* [Data section]

----

[src/rtl/mux_serializer_pkg.sv]
`default_nettype none
// ============================================================================
// Module : mux_serializer_pkg
// Brief  : Shared types and index constants for the 16-bit mux serializer.
// Rev    : 1.0  initial release
// ============================================================================
package mux_serializer_pkg;

    localparam int WORD_W = 16;
    localparam int IDX_W  = 4;

    typedef enum logic [0:0] {
        ST_IDLE  = 1'b0,
        ST_SHIFT = 1'b1
    } state_t;

    function automatic logic [IDX_W-1:0] first_idx(input bit msb_first);
        return msb_first ? IDX_W'(WORD_W - 1) : '0;
    endfunction

    function automatic logic [IDX_W-1:0] last_idx(input bit msb_first);
        return msb_first ? '0 : IDX_W'(WORD_W - 1);
    endfunction

endpackage : mux_serializer_pkg
`default_nettype wire

[src/rtl/mux16to1.sv]
`default_nettype none
// ============================================================================
// Module : mux16to1
// Brief  : Structural 16:1 bit multiplexer used for serial bit extraction.
// Rev    : 1.0  initial release
// ============================================================================
module mux16to1
    import mux_serializer_pkg::*;
(
    input  logic [WORD_W-1:0] in,
    input  logic [IDX_W-1:0]  sel,
    output logic              out
);

    assign out = in[sel];

endmodule : mux16to1
`default_nettype wire

[src/rtl/mux_serializer.sv]
`default_nettype none
// ============================================================================
// Module : mux_serializer
// Brief  : Valid/ready 16-bit parallel-to-serial stage driving mux16to1.
// Rev    : 1.0  initial release
// ============================================================================
module mux_serializer
    import mux_serializer_pkg::*;
#(
    parameter bit MSB_FIRST = 1'b0,
    parameter int CNT_W     = 8
) (
    input  logic              clk,
    input  logic              rst_n,
    input  logic              in_valid,
    output logic              in_ready,
    input  logic [WORD_W-1:0] in_data,
    output logic              ser_out,
    output logic              ser_valid,
    input  logic              ser_ready,
    output logic              ser_last,
    output logic              busy,
    output logic [CNT_W-1:0]  word_cnt
);

    localparam logic [IDX_W-1:0] C_FIRST = first_idx(MSB_FIRST);
    localparam logic [IDX_W-1:0] C_LAST  = last_idx(MSB_FIRST);

    state_t             r_state;
    logic [WORD_W-1:0]  r_data;
    logic [IDX_W-1:0]   r_bit_idx;
    logic [CNT_W-1:0]   r_word_cnt;
    logic               r_in_ready;
    logic               r_ser_valid;
    logic               r_ser_last;
    logic               r_busy;
    logic [IDX_W-1:0]   w_idx_next;

    assign w_idx_next = MSB_FIRST ? (r_bit_idx - IDX_W'(1)) : (r_bit_idx + IDX_W'(1));

    // Handshake outputs are registered alongside the state, so neither
    // in_valid nor ser_ready reaches any output combinationally.
    always_ff @(posedge clk or negedge rst_n) begin
        if (!rst_n) begin
            r_state     <= ST_IDLE;
            r_data      <= '0;
            r_bit_idx   <= '0;
            r_word_cnt  <= '0;
            r_in_ready  <= 1'b1;
            r_ser_valid <= 1'b0;
            r_ser_last  <= 1'b0;
            r_busy      <= 1'b0;
        end else begin
            case (r_state)
                ST_IDLE: begin
                    if (in_valid) begin
                        r_state     <= ST_SHIFT;
                        r_data      <= in_data;
                        r_bit_idx   <= C_FIRST;
                        r_in_ready  <= 1'b0;
                        r_ser_valid <= 1'b1;
                        r_ser_last  <= (C_FIRST == C_LAST);
                        r_busy      <= 1'b1;
                    end
                end
                ST_SHIFT: begin
                    if (ser_ready) begin
                        if (r_bit_idx == C_LAST) begin
                            // bit_idx is left as-is; the next capture reloads it
                            r_state     <= ST_IDLE;
                            r_word_cnt  <= r_word_cnt + CNT_W'(1);
                            r_in_ready  <= 1'b1;
                            r_ser_valid <= 1'b0;
                            r_ser_last  <= 1'b0;
                            r_busy      <= 1'b0;
                        end else begin
                            r_bit_idx  <= w_idx_next;
                            r_ser_last <= (w_idx_next == C_LAST);
                        end
                    end
                end
                default: begin
                    r_state <= ST_IDLE;
                end
            endcase
        end
    end

    mux16to1 u_mux (
        .in  (r_data),
        .sel (r_bit_idx),
        .out (ser_out)
    );

    assign in_ready  = r_in_ready;
    assign ser_valid = r_ser_valid;
    assign ser_last  = r_ser_last;
    assign busy      = r_busy;
    assign word_cnt  = r_word_cnt;

endmodule : mux_serializer
`default_nettype wire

----

Please copy the data above in its entirety, exactly as written.

* [Solution to the problem]
[src/rtl/mux_serializer_pkg.sv]
`default_nettype none
// ============================================================================
// Module : mux_serializer_pkg
// Brief  : Shared types and index constants for the 16-bit mux serializer.
// Rev    : 1.0  initial release
// ============================================================================
package mux_serializer_pkg;

    localparam int WORD_W = 16;
    localparam int IDX_W  = 4;

    typedef enum logic [0:0] {
        ST_IDLE  = 1'b0,
        ST_SHIFT = 1'b1
    } state_t;

    function automatic logic [IDX_W-1:0] first_idx(input bit msb_first);
        return msb_first ? IDX_W'(WORD_W - 1) : '0;
    endfunction

    function automatic logic [IDX_W-1:0] last_idx(input bit msb_first);
        return msb_first ? '0 : IDX_W'(WORD_W - 1);
    endfunction

endpackage : mux_serializer_pkg
`default_nettype wire

[src/rtl/mux16to1.sv]
`default_nettype none
// ============================================================================
// Module : mux16to1
// Brief  : Structural 16:1 bit multiplexer used for serial bit extraction.
// Rev    : 1.0  initial release
// ============================================================================
module mux16to1
    import mux_serializer_pkg::*;
(
    input  logic [WORD_W-1:0] in,
    input  logic [IDX_W-1:0]  sel,
    output logic              out
);

    assign out = in[sel];

endmodule : mux16to1
`default_nettype wire

[src/rtl/mux_serializer.sv]
`default_nettype none
// ============================================================================
// Module : mux_serializer
// Brief  : Valid/ready 16-bit parallel-to-serial stage driving mux16to1.
// Rev    : 1.0  initial release
// ============================================================================
module mux_serializer
    import mux_serializer_pkg::*;
#(
    parameter bit MSB_FIRST = 1'b0,
    parameter int CNT_W     = 8
) (
    input  logic              clk,
    input  logic              rst_n,
    input  logic              in_valid,
    output logic              in_ready,
    input  logic [WORD_W-1:0] in_data,
    output logic              ser_out,
    output logic              ser_valid,
    input  logic              ser_ready,
    output logic              ser_last,
    output logic              busy,
    output logic [CNT_W-1:0]  word_cnt
);

    localparam logic [IDX_W-1:0] C_FIRST = first_idx(MSB_FIRST);
    localparam logic [IDX_W-1:0] C_LAST  = last_idx(MSB_FIRST);

    state_t             r_state;
    logic [WORD_W-1:0]  r_data;
    logic [IDX_W-1:0]   r_bit_idx;
    logic [CNT_W-1:0]   r_word_cnt;
    logic               r_in_ready;
    logic               r_ser_valid;
    logic               r_ser_last;
    logic               r_busy;
    logic [IDX_W-1:0]   w_idx_next;

    assign w_idx_next = MSB_FIRST ? (r_bit_idx - IDX_W'(1)) : (r_bit_idx + IDX_W'(1));

    // Handshake outputs are registered alongside the state, so neither
    // in_valid nor ser_ready reaches any output combinationally.
    always_ff @(posedge clk or negedge rst_n) begin
        if (!rst_n) begin
            r_state     <= ST_IDLE;
            r_data      <= '0;
            r_bit_idx   <= '0;
            r_word_cnt  <= '0;
            r_in_ready  <= 1'b1;
            r_ser_valid <= 1'b0;
            r_ser_last  <= 1'b0;
            r_busy      <= 1'b0;
        end else begin
            case (r_state)
                ST_IDLE: begin
                    if (in_valid) begin
                        r_state     <= ST_SHIFT;
                        r_data      <= in_data;
                        r_bit_idx   <= C_FIRST;
                        r_in_ready  <= 1'b0;
                        r_ser_valid <= 1'b1;
                        r_ser_last  <= (C_FIRST == C_LAST);
                        r_busy      <= 1'b1;
                    end
                end
                ST_SHIFT: begin
                    if (ser_ready) begin
                        if (r_bit_idx == C_LAST) begin
                            // bit_idx is left as-is; the next capture reloads it
                            r_state     <= ST_IDLE;
                            r_word_cnt  <= r_word_cnt + CNT_W'(1);
                            r_in_ready  <= 1'b1;
                            r_ser_valid <= 1'b0;
                            r_ser_last  <= 1'b0;
                            r_busy      <= 1'b0;
                        end else begin
                            r_bit_idx  <= w_idx_next;
                            r_ser_last <= (w_idx_next == C_LAST);
                        end
                    end
                end
                default: begin
                    r_state <= ST_IDLE;
                end
            endcase
        end
    end

    mux16to1 u_mux (
        .in  (r_data),
        .sel (r_bit_idx),
        .out (ser_out)
    );

    assign in_ready  = r_in_ready;
    assign ser_valid = r_ser_valid;
    assign ser_last  = r_ser_last;
    assign busy      = r_busy;
    assign word_cnt  = r_word_cnt;

endmodule : mux_serializer
`default_nettype wire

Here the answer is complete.